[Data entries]
· · ·

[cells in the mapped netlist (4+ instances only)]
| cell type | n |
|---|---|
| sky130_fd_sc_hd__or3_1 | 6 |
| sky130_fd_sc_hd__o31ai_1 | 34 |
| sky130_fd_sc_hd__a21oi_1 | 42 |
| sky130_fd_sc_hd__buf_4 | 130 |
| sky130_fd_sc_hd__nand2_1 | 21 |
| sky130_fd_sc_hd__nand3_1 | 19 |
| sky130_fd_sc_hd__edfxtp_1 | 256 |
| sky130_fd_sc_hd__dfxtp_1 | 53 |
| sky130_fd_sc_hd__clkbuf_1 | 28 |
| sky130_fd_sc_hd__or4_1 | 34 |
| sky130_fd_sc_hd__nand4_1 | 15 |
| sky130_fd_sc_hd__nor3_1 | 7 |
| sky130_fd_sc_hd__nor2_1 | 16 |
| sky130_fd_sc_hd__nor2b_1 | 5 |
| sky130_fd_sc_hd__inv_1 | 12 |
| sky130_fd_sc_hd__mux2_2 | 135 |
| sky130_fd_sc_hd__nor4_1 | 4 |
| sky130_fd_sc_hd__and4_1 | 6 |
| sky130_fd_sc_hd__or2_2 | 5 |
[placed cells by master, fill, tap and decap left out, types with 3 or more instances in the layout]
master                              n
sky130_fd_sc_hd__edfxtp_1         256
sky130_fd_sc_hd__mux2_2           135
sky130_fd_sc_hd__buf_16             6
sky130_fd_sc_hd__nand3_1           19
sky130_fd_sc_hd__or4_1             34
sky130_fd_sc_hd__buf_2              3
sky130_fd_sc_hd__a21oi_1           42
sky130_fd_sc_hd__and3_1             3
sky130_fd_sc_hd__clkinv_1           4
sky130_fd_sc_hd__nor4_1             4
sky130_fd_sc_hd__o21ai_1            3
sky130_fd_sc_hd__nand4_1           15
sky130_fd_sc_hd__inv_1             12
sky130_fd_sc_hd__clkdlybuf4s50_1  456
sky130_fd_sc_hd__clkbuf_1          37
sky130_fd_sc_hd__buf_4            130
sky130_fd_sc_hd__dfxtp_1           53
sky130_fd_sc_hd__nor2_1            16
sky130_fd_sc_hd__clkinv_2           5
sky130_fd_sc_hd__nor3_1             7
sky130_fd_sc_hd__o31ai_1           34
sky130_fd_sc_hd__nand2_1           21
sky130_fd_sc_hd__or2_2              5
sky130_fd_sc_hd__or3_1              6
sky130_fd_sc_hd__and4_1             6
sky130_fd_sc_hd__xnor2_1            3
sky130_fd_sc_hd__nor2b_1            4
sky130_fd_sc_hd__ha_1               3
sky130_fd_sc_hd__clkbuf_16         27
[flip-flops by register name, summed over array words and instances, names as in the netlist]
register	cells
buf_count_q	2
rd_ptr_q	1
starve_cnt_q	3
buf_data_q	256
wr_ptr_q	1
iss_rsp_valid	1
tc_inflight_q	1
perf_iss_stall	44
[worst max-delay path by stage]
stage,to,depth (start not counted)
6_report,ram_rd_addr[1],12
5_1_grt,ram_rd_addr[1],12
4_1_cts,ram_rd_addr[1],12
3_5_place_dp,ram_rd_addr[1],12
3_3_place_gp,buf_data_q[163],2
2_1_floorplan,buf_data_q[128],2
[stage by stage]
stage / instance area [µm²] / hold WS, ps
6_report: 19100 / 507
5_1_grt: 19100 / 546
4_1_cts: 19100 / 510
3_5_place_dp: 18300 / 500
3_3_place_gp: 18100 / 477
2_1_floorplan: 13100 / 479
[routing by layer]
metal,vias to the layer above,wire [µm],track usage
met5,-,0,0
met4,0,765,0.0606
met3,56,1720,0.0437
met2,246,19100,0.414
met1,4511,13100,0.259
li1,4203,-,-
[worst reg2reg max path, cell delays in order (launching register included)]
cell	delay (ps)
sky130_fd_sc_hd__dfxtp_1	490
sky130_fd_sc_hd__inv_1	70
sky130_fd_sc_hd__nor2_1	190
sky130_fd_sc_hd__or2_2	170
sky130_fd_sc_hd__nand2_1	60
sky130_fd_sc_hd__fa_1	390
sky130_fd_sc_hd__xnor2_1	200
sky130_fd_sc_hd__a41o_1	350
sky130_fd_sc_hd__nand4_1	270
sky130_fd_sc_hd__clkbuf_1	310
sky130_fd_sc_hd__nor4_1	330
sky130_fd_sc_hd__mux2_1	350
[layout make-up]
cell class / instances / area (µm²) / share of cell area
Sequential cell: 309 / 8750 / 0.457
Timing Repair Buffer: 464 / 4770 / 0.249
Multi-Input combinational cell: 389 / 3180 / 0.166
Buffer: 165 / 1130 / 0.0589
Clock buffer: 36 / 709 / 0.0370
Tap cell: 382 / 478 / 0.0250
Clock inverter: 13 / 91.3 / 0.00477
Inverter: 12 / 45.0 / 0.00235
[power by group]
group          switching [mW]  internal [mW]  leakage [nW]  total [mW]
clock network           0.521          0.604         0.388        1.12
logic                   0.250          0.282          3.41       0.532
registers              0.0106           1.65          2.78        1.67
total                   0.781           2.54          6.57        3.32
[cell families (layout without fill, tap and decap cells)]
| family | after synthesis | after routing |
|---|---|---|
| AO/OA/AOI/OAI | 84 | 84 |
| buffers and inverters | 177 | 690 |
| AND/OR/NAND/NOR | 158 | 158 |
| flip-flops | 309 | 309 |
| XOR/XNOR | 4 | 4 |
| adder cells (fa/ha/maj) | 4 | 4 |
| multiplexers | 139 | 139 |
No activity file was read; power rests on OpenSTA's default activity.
`src/rtl/jk_pkg.sv`:
```
// Shared definitions for the JK-cell based up/down counter.
package jk_pkg;

  localparam int unsigned JK_DEFAULT_WIDTH = 4;

  // Per-bit JK command, ordered {J,K}.
  typedef enum logic [1:0] {
    JK_HOLD = 2'b00,
    JK_RST  = 2'b01,
    JK_SET  = 2'b10,
    JK_TGL  = 2'b11
  } jk_cmd_e;

endpackage

```
`src/rtl/jk_cell.sv`:
```
// Single JK flip-flop with asynchronous active-high reset.
module jk_cell (
  input  logic clk,
  input  logic rst,
  input  logic j,
  input  logic k,
  output logic q
);

  logic q_q;
  logic q_d;

  always_comb begin
    q_d = (j & ~q_q) | (~k & q_q);
  end

  always_ff @(posedge clk or posedge rst) begin
    if (rst) q_q <= 1'b0;
    else     q_q <= q_d;
  end

  assign q = q_q;

endmodule

```
`src/rtl/jk_updown_counter.sv`:
```
// Modulo-(MAX+1) up/down counter with parallel load, built from JK cells.
module jk_updown_counter
  import jk_pkg::*;
#(
  parameter int unsigned WIDTH = JK_DEFAULT_WIDTH,
  parameter int unsigned MAX   = (2 ** WIDTH) - 1
) (
  input  logic             clk,
  input  logic             rst,
  input  logic             en,
  input  logic             up,
  input  logic             load,
  input  logic [WIDTH-1:0] din,
  output logic [WIDTH-1:0] q,
  output logic             tc,
  output logic             wrap
);

  localparam logic [WIDTH-1:0] MAX_V = WIDTH'(MAX);

  logic [WIDTH-1:0] cnt;
  logic [WIDTH-1:0] j_d;
  logic [WIDTH-1:0] k_d;
  logic [WIDTH-1:0] tgt;
  logic [WIDTH-1:0] step_mask;
  logic             use_tgt;
  logic             wrap_q;

  // Loads and wraps force a constant (J=bit, K=~bit); ordinary steps toggle
  // exactly the bits that differ between cnt and cnt+/-1.
  always_comb begin
    j_d       = '0;
    k_d       = '0;
    tgt       = '0;
    step_mask = '0;
    use_tgt   = 1'b0;
    if (load) begin
      use_tgt = 1'b1;
      tgt     = (din > MAX_V) ? MAX_V : din;
    end else if (en) begin
      if (cnt > MAX_V) begin
        use_tgt = 1'b1;
        tgt     = '0;
      end else if (up) begin
        if (cnt == MAX_V) begin
          use_tgt = 1'b1;
          tgt     = '0;
        end else begin
          step_mask = cnt ^ (cnt + WIDTH'(1));
        end
      end else begin
        if (cnt == '0) begin
          use_tgt = 1'b1;
          tgt     = MAX_V;
        end else begin
          step_mask = cnt ^ (cnt - WIDTH'(1));
        end
      end
    end
    for (int unsigned i = 0; i < WIDTH; i++) begin
      if (use_tgt) {j_d[i], k_d[i]} = tgt[i] ? JK_SET : JK_RST;
      else         {j_d[i], k_d[i]} = step_mask[i] ? JK_TGL : JK_HOLD;
    end
  end

  for (genvar g = 0; g < WIDTH; g++) begin : g_cell
    jk_cell u_cell (
      .clk (clk),
      .rst (rst),
      .j   (j_d[g]),
      .k   (k_d[g]),
      .q   (cnt[g])
    );
  end

  assign tc = en & ~load & ((up & (cnt == MAX_V)) | (~up & (cnt == '0)));

  always_ff @(posedge clk or posedge rst) begin
    if (rst) wrap_q <= 1'b0;
    else     wrap_q <= tc;
  end

  assign q    = cnt;
  assign wrap = wrap_q;

endmodule

```
`config.mk`:
```
export PLATFORM = sky130hd
export DESIGN_NAME = jk_updown_counter
export DESIGN_NICKNAME = d
export VERILOG_FILES = /design/src/rtl/jk_pkg.sv /design/src/rtl/jk_cell.sv /design/src/rtl/jk_updown_counter.sv
export SDC_FILE = /design/constraint.sdc
export NUM_CORES = 1
export LEC_CHECK = 0
export CAP_MARGIN = 20
export CORE_AREA = 2 2 39 41
export DETAILED_ROUTE_END_ITERATION = 8
export DIE_AREA = 0 0 41 43
export PLACE_DENSITY = 0.66
export SYNTH_ARGS = -nofsm -noshare
export SYNTH_HDL_FRONTEND = slang
export SYNTH_HIERARCHICAL = 1
export SYNTH_SLANG_ARGS = --single-unit
```
`constraint.sdc`:
```
create_clock -name clk -period 4.4 [get_ports clk]
set_input_delay 0.44 -clock clk [delete_from_list [all_inputs] [get_ports clk]]
set_output_delay 0.44 -clock clk [all_outputs]
set_load 0.1 [all_outputs]
```
==> results of run 1 <==
==> logic make-up (layout without fill, tap and decap cells) <==
family                   count (synthesis)  after routing  synth area share (%)
AO/OA/AOI/OAI                           13             13                  17.4
AND/OR/NAND/NOR                         18             18                  24.5
flip-flops                               5              5                  27.5
buffers and inverters                   13             30                  12.4
XOR/XNOR                                 2              2                  3.86
multiplexers                             4              4                  8.82
adder cells (fa/ha/maj)                  2              2                  5.51
==> power breakdown <==
| part | total [uW] | internal, uW | switching [uW] |
|---|---|---|---|
| combinational | 214 | 73.5 | 141 |
| clock | 52.4 | 34.3 | 18.2 |
| sequential | 84.8 | 58.1 | 26.7 |
==> layout make-up <==
type | instances | share of cell area (%)
Inverter | 12 | 7.19
Tap cell | 16 | 3.19
Timing Repair Buffer | 14 | 22.0
Clock buffer | 4 | 4.19
Sequential cell | 5 | 20.0
Multi-Input combinational cell | 39 | 43.5
==> critical path, cell delays in order <==
cell	delay (ns)
clkdlybuf4s50_1	0.54
or4b_4	0.62
a21oi_1	0.20
buf_4	0.32
==> Yosys cell counts, drive strengths merged <==
cell	count
inv	12
nand2	6
dfrtp	5
o21ai	5
mux2i	4
a21oi	2
a31oi	2
and4	2
ha	2
nand3	2
xnor2	2
a22oi	1
a311oi	1
and2	1
and2b	1
buf	1
nand2b	1
nand4	1
nor3	1
nor4	1
o221ai	1
o22ai	1
or2	1
or4b	1
==> stage by stage <==
stage / instances / setup WS, ns / total power [uW]
2_1_floorplan: 57 / 0.878 / 248
3_3_place_gp: 86 / 1.86 / 297
3_5_place_dp: 86 / 1.84 / 301
4_1_cts: 90 / 1.84 / 355
5_1_grt: 90 / 1.74 / 376
6_report: 90 / 1.84 / 351
==> cells in the final DEF (no fill, tap or decap), types with 2 or more instances in the layout <==
master / netlist / routed
clkdlybuf4s50_1: 0 / 13
inv_1: 12 / 12
nand2_1: 6 / 6
o21ai_0: 5 / 5
dfrtp_1: 5 / 5
mux2i_1: 4 / 4
clkbuf_4: 0 / 3
a21oi_1: 2 / 2
and4_2: 2 / 2
nand3_1: 2 / 2
a31oi_1: 2 / 2
xnor2_1: 2 / 2
ha_1: 2 / 2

· · ·

■ Instructions to follow
When the line with "Buffer: 165 / 1130 / 0.0589" is reached in the data above, begin copying, and stop after the line with "139 | 139 |"; copy each line exactly, both ends included.

■ Task solution
Buffer: 165 / 1130 / 0.0589
Clock buffer: 36 / 709 / 0.0370
Tap cell: 382 / 478 / 0.0250
Clock inverter: 13 / 91.3 / 0.00477
Inverter: 12 / 45.0 / 0.00235
[power by group]
group          switching [mW]  internal [mW]  leakage [nW]  total [mW]
clock network           0.521          0.604         0.388        1.12
logic                   0.250          0.282          3.41       0.532
registers              0.0106           1.65          2.78        1.67
total                   0.781           2.54          6.57        3.32
[cell families (layout without fill, tap and decap cells)]
| family | after synthesis | after routing |
|---|---|---|
| AO/OA/AOI/OAI | 84 | 84 |
| buffers and inverters | 177 | 690 |
| AND/OR/NAND/NOR | 158 | 158 |
| flip-flops | 309 | 309 |
| XOR/XNOR | 4 | 4 |
| adder cells (fa/ha/maj) | 4 | 4 |
| multiplexers | 139 | 139 |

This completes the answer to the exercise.